Beata Wróblewska jest autorką wielu
felietonów, recenzji i wywiadów, sześćdziesięciu bajek dla
dzieci napisanych w latach 98/97 na zamówienie Gazety Wyborczej.
Jest również autorką tomiku poetyckiego „Zeszyt rodzinny”. Za
książkę „Małgosia z Leśnej Podkowy” w 2004 roku, otrzymała
od wydawnictwa Znak trzecią nagrodę w konkursie „Popisz się
przed dzieckiem”.
Jest takie przekonanie, że
najtrudniej jest napisać dobry tekst dla dzieci. Uważam jednak, że
wcale nie łatwiejszą rzeczą jest napisać książkę, której
potencjalny odbiorca jest nastolatkiem. Wiadomo, że w tym wieku
pewne problemy w ogóle nie są zauważalne, lub rosną do
gigantycznych wielkości, stając się na dodatek swoistym końcem
świata. Młodzi ludzie są ogromnie skupieni na sobie i swoim
świecie, mało co przyjmując do wiadomości z otoczenia, które dla
nich funkcjonuje jakby równolegle. Dlatego napisać tekst, który
by przyciągnął uwagę zarówno ich jak i dorosłych to sztuka nie
lada. Niewątpliwie udało się to właśnie autorce „Wszystko
świetnie”. Jest to opowieść o rodzinie w której zdecydowany
prym wiodą trzy ogromnie zżyte siostry. Różnice wiekowe prowadzą
do częstych konfliktów, te jednak zdecydowanie dziewczyny jeszcze
ze sobą łączą. Malwina czeka z niecierpliwością na wyniki
matur. Marzy o skandynawistyce, lecz tak samo myśli często o Janku,
znajomym z wakacji, od którego czeka niecierpliwie na maile. Klara
to gimnazjalistka przechodząca właśnie osobisty bunt, który jest
najbardziej widoczny w kolejnym przekłuwaniu uszu ( co zresztą w
szkole jest kategorycznie zabronione). Najmłodsza Anula lubi
wędrować po krainie fantazji, tworząc nowe światy, gdzie bawi się
z wymyślonymi przez siebie postaciami, nie tylko dając im osobliwe
imiona jak i sobie zmieniając radykalnie tożsamość. Nad wszystkim
panuje mama, wprowadzając często swojego męża w zdumienie,
zdecydowanie broniąc córek lub znajdując ujście swoim
artystycznym wizjom np. malując ścianę w kuchni na kolor imbirowy.
Najbardziej zagubiony w świecie kobiet czuje się tata, na co dzień
pracujący w sądzie, często nie jest w stanie zrozumieć żeńskiego
świata. Dla niego poddawanie się nastrojom wydaje się dziwaczne.

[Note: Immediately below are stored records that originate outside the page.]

`flow/run.sh`:
```
#!/bin/bash
# OpenROAD 26Q1-2900-gdf79404cd8, Yosys 0.63+post, stock flow scripts
make -C /OpenROAD-flow-scripts/flow DESIGN_CONFIG=/design/flow/config.mk WORK_HOME=/design/flow/orfs finish
```
`flow/config.mk`:
```
export PLATFORM = sky130hd
export DESIGN_NAME = char_map
export DESIGN_NICKNAME = char_map
export VERILOG_FILES = /design/flow/design.v
export SDC_FILE = /design/flow/constraint.sdc
export NUM_CORES = 4
export LEC_CHECK = 1
export CORE_UTILIZATION = 30
```
`flow/constraint.sdc`:
```
current_design char_map

set clk_period 7.7
set clk_io_pct 0.2

create_clock -name clk0 -period $clk_period [get_ports {clk}]

set non_clock_inputs [all_inputs -no_clocks]
set_input_delay [expr $clk_period * $clk_io_pct] -clock clk0 $non_clock_inputs
set_output_delay [expr $clk_period * $clk_io_pct] -clock clk0 [all_outputs]
```
`flow/design.v`:
```
`timescale 1ns / 1ps
module char_map(
	input         clk,
	input  [ 6:0] char_pos_rd,           
	input         wr_enable,
	input  [ 6:0] char_pos_wr,           
	input  [ 7:0] char_val_wr,           
	output [ 7:0] msbyte_out             
);
reg [7:0] regmap [0:127];
always @(posedge clk)
begin
	if (wr_enable) begin
		regmap[char_pos_wr] <= char_val_wr;
	end
end
assign msbyte_out = regmap[char_pos_rd];
endmodule
```
==> impl_metrics.toml <==
# synthesis and place-and-route metrics
[floorplan]
io_pins = 32
dieArea_um2 = 133100
core_um2 = 130100
die_w_um = 364.9
initial_core_util_pct = 30.35
rows = 132
dieHeight_um = 364.9

[detailed_routing]
drc = 0
antenna-diode-count = 0
num_vias = 17470
drt-total-wl_mm = 88.82
ant_nets = 0
wl_per_cell_um = 24.84
drt_pre_antenna_iters = 5
first_iter_violations = 1228
vias_per_cell = 4.885

[worst_setup_path]
worstPathArrival_ns = 5.03
crit_path_frequent_cell = "mux4_2"
startpoint = "char_pos_rd[0]"
worstSetupEndpoint = "msbyte_out[3]"
path_max_fanout = 52
start_kind = "input pin"
critPathBufInv = 3
cp_slowest_stage_delay_ns = 0.56
cp-end-kind = "output pin"
required_ns = 6.16
path_depth = 7
criticalPathCategory = "in2out"
critical_path.slowest_cell = "mux4_2"
worstPathCellList = "buf_8 > buf_4 > mux4_2 > mux4_2 > mux4_2 > mux2_2 > clkdlybuf4s50_1"
path_delay_family = "multiplexers"

[pwr]
p_sw_w = 0.002356
p_seq_share_pct = 53.1
switching_share_pct = 20.29
irDropWorstVdd_mv = 0.1959
combPwrFrac_pct = 5.0
powerDensity_nw_per_um2 = 254.5
p_leak_nw = 13.71
p_clk_share_pct = 41.9
intPower_w = 0.009252
power_w = 0.01161

[yosys]
synth-warning-count = 1
avgSynthCellArea_um2 = 24.28
ys_cells = 1627
ys_seq_share_pct = 77.84
syn_inst = 1627
ys_chip_area_um2 = 39510
synth_cell_types = 16
ys.flops = 1024
syn_area_um2 = 39510

[clock_network]
clock-sinks = 1024
clkTransAtPathRegs_ns = 0.05
postCtsSetupRepairBufs = 0
ctsLongestPathBuffers = 3
post_cts_resized = 0
cts.hold.buffers_added = 0
tritoncts = "done"
htree_levels = 3
root_buffer = "clkbuf_16"
cts_made_buffers = 100

[grt]
grt-ovfl-total = 0
antenna_found_initial = 2
grt_max_degree = 85
grt_pass1_vias = 19840
grt_pass1_wl_mm = 132.3
grt_usage_pct = 14.80

[layout]
nFillCells = 11800
area_growth_pct = 15.46
lay_top_count = "edfxtp_1"
reg_top3 = "regmap (1024)"
regMostFlops = "regmap"
largest_reg_flops = 1024
drive_gt1_share_pct = 31.68
lay_top_cells = "1024 x edfxtp_1, 336 x mux4_2, 122 x nor2_1"

[timing]
tns_ns = 0
setup_violations = 0
timing.fmax_mhz = 152.3
relSlewSlack_pct = 31.34
period_minus_slack_ns = 6.567
fin_crit_sh_pct = 85.29
worst_pin_slew_ns = 1.026
final_max_slew_viol_count = 0
hold_violations = 0
rsz0062_at_grt = "false"

[min_path]
hold_class = "in2reg"
hold_depth = 1

[placed_design]
hpwlAfterDp_mm = 54.57
place_congestion = 0.8369
io_buffers = 31

[flow_run]
warning_count = 26
drv_cap = 0

[status]
outcome = "finished, final reports clean"
[cells in the mapped netlist (all sizes together)]
master / n / area [um2]
edfxtp: 1024 / 30750
mux4: 336 / 7567
nor2: 122 / 457.9
buf: 45 / 236.5
clkbuf: 44 / 165.2
nand2: 14 / 52.55
nand3: 12 / 60.06
nor3: 9 / 45.04
mux2: 8 / 90.09
nor2b: 7 / 43.79
nand4: 3 / 18.77
nand2b: 2 / 12.51
or3: 1 / 6.260
[stage by stage]
step	cell area, um2	utilization, %	hold slack [ns]	cells	worst slack, ns
global route	45610	35.05	1.355	3576	0.9578
finish	45610	35.05	1.352	3576	1.133
global placement	42310	32.51	2.036	3393	1.050
CTS	45610	35.05	1.324	3576	1.054
floorplan	39510	-	1.639	1627	2.250
detailed placement	42310	32.51	2.055	3393	1.069
[power groups by stage]
stage / Combinational [W] / Sequential, W / Clock [W]
final: 0.000582 / 0.00616 / 0.00487
after CTS: 0.000595 / 0.00616 / 0.00498
after global routing: 0.000631 / 0.00616 / 0.00519
[layout make-up]
class	count	area, um2	area share, %
flip-flops and latches	1024	30750	67.41
multi-input cells	514	8354	18.32
clock buffers	123	2610	5.722
well taps	1742	2180	4.778
repair buffers	113	1023	2.244
clock inverters	60	696.9	1.528
[routing by layer]
metal,track usage (%),routed length [um]
met1,16.66,29240
met2,21.71,41560
met3,13.09,16510
met4,2.134,1444
met5,0.2542,61
[worst min-delay path by stage]
stage	slack [ns]	start	to
4_1_cts	1.32	char_val_wr[3]	regmap[85][3]
5_1_grt	1.35	char_val_wr[0]	regmap[42][0]
6_report	1.35	char_val_wr[3]	regmap[83][3]
[logic make-up (layout without fill, tap and decap cells)]
group / count (synthesis) / after routing / share of synthesized area (%)
mux: 344 / 344 / 19.38
buf+inv: 89 / 296 / 1.017
flops: 1024 / 1024 / 77.84
simple gates: 170 / 170 / 1.764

Autorka przedstawia życie tej rodziny w sposób niebywale
autentyczny. Problemy bohaterów ogromnie wciągają czytelnika i
nie sposób tek książki przeczytać inaczej niż jak od razu w
całości. Wszystkie postacie budzą ogromną sympatię a ich
dylematy i problemy są jak najbardziej prawdziwe. Pomimo, że
ukazane są w przeważającej części światy kobiet, jednak pewną
łączącą je klamrą jest tata. To on stara się podszkolić z
bezpiecznego korzystania z internetu, jest tym rodzicem, którego
dopadają lęki o przyszłość córek, to on nie może dostosować
się do pewnego pędu ich życia. Szczęśliwy, gdy cała rodzina
jest po dachem, czujący się wtedy bezpiecznie, jest jednak
przeciwnikiem większości zmian jakich domagają się córki, czy
też żona. Powieść czyta się bardzo dobrze, napisana jest z
ogromnych humorem, pod którego płaszczykiem przemycone są problemy
zarówno młodych ludzi jak i rodziców. Pięknie wpleciony w treść
jest też wątek dziecięcej literatury i sposób jej odbierania w
zależności od wieku.
Warto podkreślić, że jest to
absolutnie powieść zarówno dla dorosłego jak i młodego
czytelnika. Mądra, bardzo ciepła treść powoduje, że z
bohaterami chętnie pobylibyśmy dłużej. Towarzyszymy Malwinie
wchodzącej w dorosły świat, mierzącej się z ogromem własnych
emocji, Klarze walczącej o pokazanie swojej inności czy też Anuli,
która potrafi nadać jakże realnym rzeczom, baśniowe
przeznaczenie. Podziwiamy, że mimo takiej różnicy charakterów,
potrafią się porozumieć i być wzajemną podporą. Rodzicom ciężko
nieraz zaakceptować, że dzieci nie robią tego co się od nich
oczekuje. Pewna akceptacja jednak pozwala na większą otwartość i
wzbudza wzajemne zaufanie. Warto przypomnieć sobie te ogromnie ważne
prawdy dotyczące rodziny. To przecież ona w przeważającej części
ma wpływ na naszą osobowość, poczucie miejsca na ziemi. Z jednej
strony jakże pomocne a z drugiej jakże uciążliwe. Zapraszam do
lektury.
Skoro została napisana z humorem, chętnie do niej zajrzę.